Foreword: I have reproduced this across multiple apps (i.e: totally different fly apps with totally different codebases), as far as I can tell it’s either an issue with my Fly configuration, or Fly itself, it doesn’t appear to be an issue with my apps. I doubt it’s as simple as this, but it’s as if the Fly load balancer logic is “…do not send requests while there are instances shutting down…”.
During the deployment process, my new instances come online and after a few seconds they pass their health checks, then the old instances start to shut down… and while the old instances are shutting down, all of the requests to the app hang, as if the proxy believes there are no instances available. Once the old instances disappear, the app starts responding to requests again.
The service I’m using for this example currently has a minimum instance count of 2 (max: 10) and bluegreen
deploy but this occurs with the default deploy method and 1 instance too.

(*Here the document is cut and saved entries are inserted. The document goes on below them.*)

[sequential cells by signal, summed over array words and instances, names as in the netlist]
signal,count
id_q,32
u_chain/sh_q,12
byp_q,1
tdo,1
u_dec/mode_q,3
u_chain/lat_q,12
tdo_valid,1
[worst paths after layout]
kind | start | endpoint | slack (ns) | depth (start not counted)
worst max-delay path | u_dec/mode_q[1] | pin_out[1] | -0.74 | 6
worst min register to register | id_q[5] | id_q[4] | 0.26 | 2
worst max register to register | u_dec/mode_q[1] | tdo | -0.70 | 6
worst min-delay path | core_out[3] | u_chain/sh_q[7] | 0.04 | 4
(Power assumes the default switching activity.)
--- src/rtl/irqc_pkg.sv ---
package irqc_pkg;
  localparam int WORD_W     = 32;
  localparam int NUM_LVL    = 15;
  localparam int CODE_W     = 4;
  localparam int ADDR_W     = 2;
  localparam int SOFT_LSB   = 17;
  localparam int SOFT_SHIFT = 16;
  localparam int QUIRK_BIT  = 14;
  localparam logic [WORD_W-1:0] SOFT_MASK = 32'hFFFE_0000;

  typedef enum logic [ADDR_W-1:0] {
    A_READ  = 2'd0,
    A_CLEAR = 2'd1,
    A_SET   = 2'd2,
    A_NONE  = 2'd3
  } reg_addr_e;
endpackage

--- src/rtl/irqc_pend_reg.sv ---
module irqc_pend_reg
  import irqc_pkg::*;
#(
  parameter int TIMER_LEVEL = 10
) (
  input  logic                 clk,
  input  logic                 rst,
  input  logic                 wr_en,
  input  logic [ADDR_W-1:0]    addr,
  input  logic [WORD_W-1:0]    wr_data,
  input  logic                 hw_stb,
  input  logic                 hw_set,
  input  logic [CODE_W-1:0]    hw_level,
  input  logic                 timer_in,
  output logic [WORD_W-1:0]    pend_q,
  output logic [WORD_W-1:0]    pend_nxt
);
  logic              timer_q;
  logic              tmr_rise, tmr_fall;
  logic [WORD_W-1:0] clr_bits;

  assign tmr_rise = timer_in & ~timer_q;
  assign tmr_fall = ~timer_in & timer_q;

  always_comb begin
    clr_bits = wr_data;
    if (wr_data[QUIRK_BIT]) clr_bits[WORD_W-1] = 1'b1;
    clr_bits = clr_bits & SOFT_MASK;
  end

  always_comb begin
    pend_nxt = pend_q;
    if (wr_en && addr == A_CLEAR) pend_nxt = pend_nxt & ~clr_bits;
    if (wr_en && addr == A_SET)   pend_nxt = pend_nxt | (wr_data & SOFT_MASK);
    if (hw_stb && hw_level != '0) pend_nxt[hw_level] = hw_set;
    if (tmr_rise) pend_nxt[TIMER_LEVEL] = 1'b1;
    if (tmr_fall) pend_nxt[TIMER_LEVEL] = 1'b0;
  end

  always_ff @(posedge clk) begin
    if (rst) begin
      pend_q  <= '0;
      timer_q <= 1'b0;
    end else begin
      pend_q  <= pend_nxt;
      timer_q <= timer_in;
    end
  end


  set_write_chk: assert property (@(posedge clk) disable iff (rst)
    (wr_en && addr == A_SET) |=>
      ((pend_q & $past(wr_data) & SOFT_MASK) == ($past(wr_data) & SOFT_MASK)));


  clear_write_chk: assert property (@(posedge clk) disable iff (rst)
    (wr_en && addr == A_CLEAR) |=>
      (((pend_q & $past(wr_data) & SOFT_MASK) == '0) &&
       !($past(wr_data[QUIRK_BIT]) && pend_q[WORD_W-1])));


  ignored_write_chk: assert property (@(posedge clk) disable iff (rst)
    (wr_en && (addr == A_READ || addr == A_NONE)) |=>
      ((pend_q & SOFT_MASK) == ($past(pend_q) & SOFT_MASK)));


  hw_strobe_chk: assert property (@(posedge clk) disable iff (rst)
    (hw_stb && hw_level != '0 && !((tmr_rise || tmr_fall) && hw_level == TIMER_LEVEL)) |=>
      (pend_q[$past(hw_level)] == $past(hw_set)));


  timer_edge_chk: assert property (@(posedge clk) disable iff (rst)
    (timer_in != timer_q) |=> (pend_q[TIMER_LEVEL] == $past(timer_in)));
endmodule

I wrote a script that will log the fly status
every 5 seconds, then make a request to the service and log the result. I ran the script while running a deploy and observed the following based on the output of fly status
:
- As the deploy is starting, the 2 existing instances have a status of
running
and aDesiredStatus
ofrun
- As the deploy is finishing, an additional 2 instances (of the new version) are brought online and once their health checks are passing (
status
ispassing
) I can see there are now 4 instances (2 of old, 2 of new) each with a status ofrunning
andDesiredStatus
ofrun
: the service continues to respond to http requests for the next ~10 seconds - The 2 old version instances begin to shut down: the status is
running
and theDesiredStatus
isstop
… and now all HTTP requests to the service are hanging, no requests are being received by any of my instances (per the “Monitoring” for the app) - After about a minute, once the old instances are gone, any pending requests receive a response
Essentially, as soon as “Starting clean up” appears in the logs, requests start hanging:
2022-12-08T17:48:36.058 runner[4fce3290] lhr [info] Shutting down virtual machine
2022-12-08T17:48:36.151 app[4fce3290] lhr [info] Sending signal SIGINT to main child process w/ PID 520
2022-12-08T17:48:36.158 runner[5ae1ff91] lhr [info] Shutting down virtual machine
2022-12-08T17:48:36.255 app[5ae1ff91] lhr [info] Sending signal SIGINT to main child process w/ PID 520
2022-12-08T17:48:36.424 app[4fce3290] lhr [info] Starting clean up.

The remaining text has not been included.